`src/logic/ccr_defs.svh`:
```
// offsets, field positions, reset values and timing counts of the charger configuration bank
`ifndef CCR_DEFS_SVH
`define CCR_DEFS_SVH

// ************************************************************
// register offsets and reset values
// ************************************************************
`define CCR_OFS_END_TOPOFF    8'h1A
`define CCR_OFS_THERM_VSYS    8'h1B
`define CCR_OFS_FCC_TIMER     8'h1C
`define CCR_RST_END_TOPOFF    8'hF8
`define CCR_RST_THERM_VSYS    8'h10
`define CCR_RST_FCC_TIMER     8'h05
`define CCR_NUM_REGS          2'h3

// ************************************************************
// field positions
// ************************************************************
`define CCR_PQ_MSB            7
`define CCR_PQ_LSB            5
`define CCR_TERM_MSB          4
`define CCR_TERM_LSB          3
`define CCR_TOPOFF_MSB        2
`define CCR_TOPOFF_LSB        0
`define CCR_TJ_MSB            7
`define CCR_TJ_LSB            5
`define CCR_VSYS_MSB          4
`define CCR_VSYS_LSB          0
`define CCR_FCC_MSB           7
`define CCR_FCC_LSB           2
`define CCR_TMR_MSB           1
`define CCR_TMR_LSB           0

// ************************************************************
// decode constants: voltages in mV, currents in uA, times in minutes
// ************************************************************
`define CCR_VSYS_BASE_MV      13'h1004
`define CCR_VSYS_STEP_MV      13'h0019
`define CCR_VSYS_SAT_CODE     5'h1C
`define CCR_VSYS_MAX_MV       13'h12C0
`define CCR_FCC_STEP_UA       19'h01D4C
`define CCR_FCC_SAT_CODE      6'h27
`define CCR_FCC_MAX_UA        19'h493E0
`define CCR_TOPOFF_STEP_MIN   6'h05
`define CCR_TMR_3H_MIN        10'h0B4
`define CCR_TMR_5H_MIN        10'h12C
`define CCR_TMR_7H_MIN        10'h1A4
`define CCR_TERM_5_PERMIL     8'h32
`define CCR_TERM_7P5_PERMIL   8'h4B
`define CCR_TERM_10_PERMIL    8'h64
`define CCR_TERM_15_PERMIL    8'h96

`endif

```
`src/logic/ccr_pkg.sv`:
```
// types shared by the charger configuration bank
package ccr_pkg;

    // one register access on the documented serial register port
    typedef struct packed {
        logic       wr;
        logic       rd;
        logic [7:0] addr;
        logic [7:0] wdata;
    } ccr_req_t;

    // decoded settings presented to the charger
    typedef struct packed {
        logic [2:0]  prequal_voltage_sel;
        logic [7:0]  term_permil;
        logic [5:0]  topoff_min;
        logic [2:0]  junction_temp_regulation_sel;
        logic [12:0] system_voltage_target_mv;
        logic [18:0] fast_charge_current_ua;
        logic        safety_timer_en;
        logic [9:0]  safety_timer_min;
    } ccr_cfg_t;

    typedef enum logic [1:0] {
        CCR_SEL_END_TOPOFF = 2'h0,
        CCR_SEL_THERM_VSYS = 2'h1,
        CCR_SEL_FCC_TIMER  = 2'h2
    } ccr_sel_t;

endpackage

```
`src/logic/ccr_reg_word.sv`:
```
// one 8-bit configuration register with its own reset value
`timescale 1ns/1ps
module ccr_reg_word #(
    parameter logic [7:0] RESET_VAL = 8'h00
) (
    // clock and reset
    input  wire logic       ref_clk,
    input  wire logic       resetn,
    input  wire logic       system_reset_event,
    // write side
    input  wire logic       wr_en,
    input  wire logic [7:0] wdata,
    // stored value
    output logic [7:0]      q
);

    logic [7:0] q_ff;
    logic [7:0] nxt_q;

    // system reset reloads the default and wins over a write
    always_comb begin
        nxt_q = q_ff;
        if (system_reset_event) begin
            nxt_q = RESET_VAL;
        end else if (wr_en) begin
            nxt_q = wdata;
        end
    end

    always_ff @(posedge ref_clk or negedge resetn) begin
        if (!resetn) begin
            q_ff <= RESET_VAL;
        end else begin
            q_ff <= nxt_q;
        end
    end

    assign q = q_ff;

endmodule

```
`src/logic/ccr_config_bank.sv`:
```
// charger configuration bank: three read/write registers and their decoded settings
`timescale 1ns/1ps
`include "ccr_defs.svh"

// Functional notes
// - termination code 00,01,10,11 selects 5, 7.5, 10, 15 percent
// - junction temperature field in top bits; 000 is 60C, 001 is 70C
// - system voltage code zero is 4.1V, each code adds 25mV
// - system voltage codes 0x1C and above saturate at 4.800V
// - fast-charge current field selects 7.5mA to 300mA in 7.5mA steps
// - safety timer code 00 disables the fast-charge safety timer
// - safety timer codes 01,10,11 select 3, 5, 7 hours
module ccr_config_bank (
    // clock and reset
    input  wire logic             ref_clk,
    input  wire logic             resetn,
    input  wire logic             system_reset_event,
    // register port
    input  ccr_pkg::ccr_req_t     req,
    output logic [7:0]            rdata,
    output logic                  rvalid,
    output logic                  addr_hit,
    // decoded settings
    output ccr_pkg::ccr_cfg_t     cfg
);

    // ************************************************************
    // state
    // ************************************************************
    typedef struct packed {
        logic [7:0]         rdata;
        logic               rvalid;
        ccr_pkg::ccr_cfg_t  cfg;
    } ccr_state_t;

    ccr_state_t st_ff;
    ccr_state_t nxt_st;

    logic [7:0]  regs [3];
    logic [2:0]  wr_sel;
    logic        hit;
    logic [1:0]  sel_idx;

    // ************************************************************
    // address decode
    // ************************************************************
    always_comb begin
        hit     = 1'b1;
        sel_idx = ccr_pkg::CCR_SEL_END_TOPOFF;
        unique case (req.addr)
            `CCR_OFS_END_TOPOFF: sel_idx = ccr_pkg::CCR_SEL_END_TOPOFF;
            `CCR_OFS_THERM_VSYS: sel_idx = ccr_pkg::CCR_SEL_THERM_VSYS;
            `CCR_OFS_FCC_TIMER:  sel_idx = ccr_pkg::CCR_SEL_FCC_TIMER;
            default:             hit = 1'b0;   // other charger registers live elsewhere
        endcase
    end

    assign addr_hit = hit;

    // ************************************************************
    // register words, one per offset
    // ************************************************************
    localparam logic [7:0] RST_VALS [3] = '{`CCR_RST_END_TOPOFF,
                                            `CCR_RST_THERM_VSYS,
                                            `CCR_RST_FCC_TIMER};

    genvar gi;
    generate
        for (gi = 0; gi < 3; gi++) begin : g_reg
            assign wr_sel[gi] = req.wr && hit && (sel_idx == 2'(gi));
            ccr_reg_word #(
                .RESET_VAL (RST_VALS[gi])
            ) u_word (
                .ref_clk            (ref_clk),
                .resetn             (resetn),
                .system_reset_event (system_reset_event),
                .wr_en              (wr_sel[gi]),
                .wdata              (req.wdata),
                .q                  (regs[gi])
            );
        end
    endgenerate

    // ************************************************************
    // next state: read data and decoded fields
    // ************************************************************
    logic [2:0] tof;
    logic [1:0] term;
    logic [4:0] vsys;
    logic [5:0] fcc;
    logic [1:0] tmr;

    assign tof  = regs[0][`CCR_TOPOFF_MSB:`CCR_TOPOFF_LSB];
    assign term = regs[0][`CCR_TERM_MSB:`CCR_TERM_LSB];
    assign vsys = regs[1][`CCR_VSYS_MSB:`CCR_VSYS_LSB];
    assign fcc  = regs[2][`CCR_FCC_MSB:`CCR_FCC_LSB];
    assign tmr  = regs[2][`CCR_TMR_MSB:`CCR_TMR_LSB];

    always_comb begin
        nxt_st        = st_ff;
        nxt_st.rvalid = req.rd;
        // unmapped reads return zero; reads see the stored word
        if (req.rd) begin
            nxt_st.rdata = hit ? regs[sel_idx] : 8'h00;
        end
        nxt_st.cfg.prequal_voltage_sel = regs[0][`CCR_PQ_MSB:`CCR_PQ_LSB];
        // termination in tenths of a percent so 7.5 stays exact
        unique case (term)
            2'h0: nxt_st.cfg.term_permil = 8'(`CCR_TERM_5_PERMIL);
            2'h1: nxt_st.cfg.term_permil = 8'(`CCR_TERM_7P5_PERMIL);
            2'h2: nxt_st.cfg.term_permil = 8'(`CCR_TERM_10_PERMIL);
            2'h3: nxt_st.cfg.term_permil = 8'(`CCR_TERM_15_PERMIL);
        endcase
        nxt_st.cfg.topoff_min = 6'(tof * `CCR_TOPOFF_STEP_MIN);
        nxt_st.cfg.junction_temp_regulation_sel =
            regs[1][`CCR_TJ_MSB:`CCR_TJ_LSB];
        // linear step, clamped at the ceiling code
        if (vsys >= `CCR_VSYS_SAT_CODE) begin
            nxt_st.cfg.system_voltage_target_mv = `CCR_VSYS_MAX_MV;
        end else begin
            nxt_st.cfg.system_voltage_target_mv =
                13'(`CCR_VSYS_BASE_MV + 13'(vsys) * `CCR_VSYS_STEP_MV);
        end
        // code n gives (n+1) steps of 7.5mA, flat at the ceiling so no code overdrives
        if (fcc >= `CCR_FCC_SAT_CODE) begin
            nxt_st.cfg.fast_charge_current_ua = `CCR_FCC_MAX_UA;
        end else begin
            nxt_st.cfg.fast_charge_current_ua =
                19'((19'(fcc) + 19'h00001) * `CCR_FCC_STEP_UA);
        end
        nxt_st.cfg.safety_timer_en = (tmr != 2'h0);
        unique case (tmr)
            2'h0: nxt_st.cfg.safety_timer_min = 10'h000;
            2'h1: nxt_st.cfg.safety_timer_min = `CCR_TMR_3H_MIN;
            2'h2: nxt_st.cfg.safety_timer_min = `CCR_TMR_5H_MIN;
            2'h3: nxt_st.cfg.safety_timer_min = `CCR_TMR_7H_MIN;
        endcase
    end

    // ************************************************************
    // state register; decoded values follow the words one cycle later
    // ************************************************************
    always_ff @(posedge ref_clk or negedge resetn) begin
        if (!resetn) begin
            st_ff <= '0;
        end else begin
            st_ff <= nxt_st;
        end
    end

    assign rdata  = st_ff.rdata;
    assign rvalid = st_ff.rvalid;
    assign cfg    = st_ff.cfg;

    // ************************************************************
    // checks
    // ************************************************************
    // each cfg property waits one edge because cfg is registered from the words
    // readback: write, one quiet cycle, then a read of the same offset
    a_write_readback: assert property (@(posedge ref_clk) disable iff (!resetn)
        (req.wr && hit && !system_reset_event) ##1 (!req.wr && !system_reset_event)
        ##1 (req.rd && req.addr == $past(req.addr, 2)) |=> (rdata == $past(req.wdata, 3)))
        else $error("read does not return written value");
    a_system_reset_event_reload: assert property (@(posedge ref_clk) disable iff (!resetn)
        system_reset_event |=> (regs[0] == `CCR_RST_END_TOPOFF
        && regs[1] == `CCR_RST_THERM_VSYS && regs[2] == `CCR_RST_FCC_TIMER))
        else $error("defaults not reloaded on system reset");
    a_vsys_sat: assert property (@(posedge ref_clk) disable iff (!resetn)
        (vsys >= 5'h1C) |=> (cfg.system_voltage_target_mv == 13'h12C0))
        else $error("system voltage not saturated");
    a_vsys_lin: assert property (@(posedge ref_clk) disable iff (!resetn)
        (vsys < 5'h1C) |=> (cfg.system_voltage_target_mv ==
        13'(13'd4100 + 13'($past(vsys)) * 13'd25)))
        else $error("system voltage step wrong");
    a_timer_off: assert property (@(posedge ref_clk) disable iff (!resetn)
        (tmr == 2'h0) |=> (!cfg.safety_timer_en && cfg.safety_timer_min == 10'h000))
        else $error("safety timer not disabled");
    a_timer_hours: assert property (@(posedge ref_clk) disable iff (!resetn)
        (tmr == 2'h3) |=> (cfg.safety_timer_en && cfg.safety_timer_min == 10'd420))
        else $error("safety timer duration wrong");
    a_fcc_top: assert property (@(posedge ref_clk) disable iff (!resetn)
        (fcc == 6'h27) |=> (cfg.fast_charge_current_ua == 19'd300000))
        else $error("fast charge current wrong");
    a_term_pct: assert property (@(posedge ref_clk) disable iff (!resetn)
        (term == 2'h1) |=> (cfg.term_permil == 8'd75))
        else $error("termination percent wrong");
    a_topoff_min: assert property (@(posedge ref_clk) disable iff (!resetn)
        (tof == 3'h7) |=> (cfg.topoff_min == 6'd35))
        else $error("top-off minutes wrong");
    a_tj_field: assert property (@(posedge ref_clk) disable iff (!resetn)
        1'b1 |=> (cfg.junction_temp_regulation_sel == $past(regs[1][7:5])))
        else $error("junction temperature field wrong");
    // field end points, middle timer codes and read framing
    a_fcc_sat: assert property (@(posedge ref_clk) disable iff (!resetn)
        (fcc > 6'h27) |=> (cfg.fast_charge_current_ua == 19'd300000))
        else $error("fast charge current not saturated");
    a_fcc_base: assert property (@(posedge ref_clk) disable iff (!resetn)
        (fcc == 6'h00) |=> (cfg.fast_charge_current_ua == 19'd7500))
        else $error("fast charge current base wrong");
    a_term_top: assert property (@(posedge ref_clk) disable iff (!resetn)
        (term == 2'h3) |=> (cfg.term_permil == 8'd150))
        else $error("termination top percent wrong");
    a_term_base: assert property (@(posedge ref_clk) disable iff (!resetn)
        (term == 2'h0) |=> (cfg.term_permil == 8'd50))
        else $error("termination base percent wrong");
    a_timer_three: assert property (@(posedge ref_clk) disable iff (!resetn)
        (tmr == 2'h1) |=> (cfg.safety_timer_en && cfg.safety_timer_min == 10'd180))
        else $error("safety timer three hours wrong");
    a_timer_five: assert property (@(posedge ref_clk) disable iff (!resetn)
        (tmr == 2'h2) |=> (cfg.safety_timer_en && cfg.safety_timer_min == 10'd300))
        else $error("safety timer five hours wrong");
    a_topoff_zero: assert property (@(posedge ref_clk) disable iff (!resetn)
        (tof == 3'h0) |=> (cfg.topoff_min == 6'd0))
        else $error("top-off zero minutes wrong");
    a_read_valid: assert property (@(posedge ref_clk) disable iff (!resetn)
        req.rd |=> rvalid)
        else $error("read not answered with valid");
    a_unmapped_read: assert property (@(posedge ref_clk) disable iff (!resetn)
        (req.rd && !hit) |=> (rdata == 8'h00))
        else $error("unmapped read not zero");

endmodule

```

--

- [Task item]: All lines holding the word "unique" must be found in the listing and copied.

- [Expected output]:
        unique case (req.addr)
        unique case (term)
        unique case (tmr)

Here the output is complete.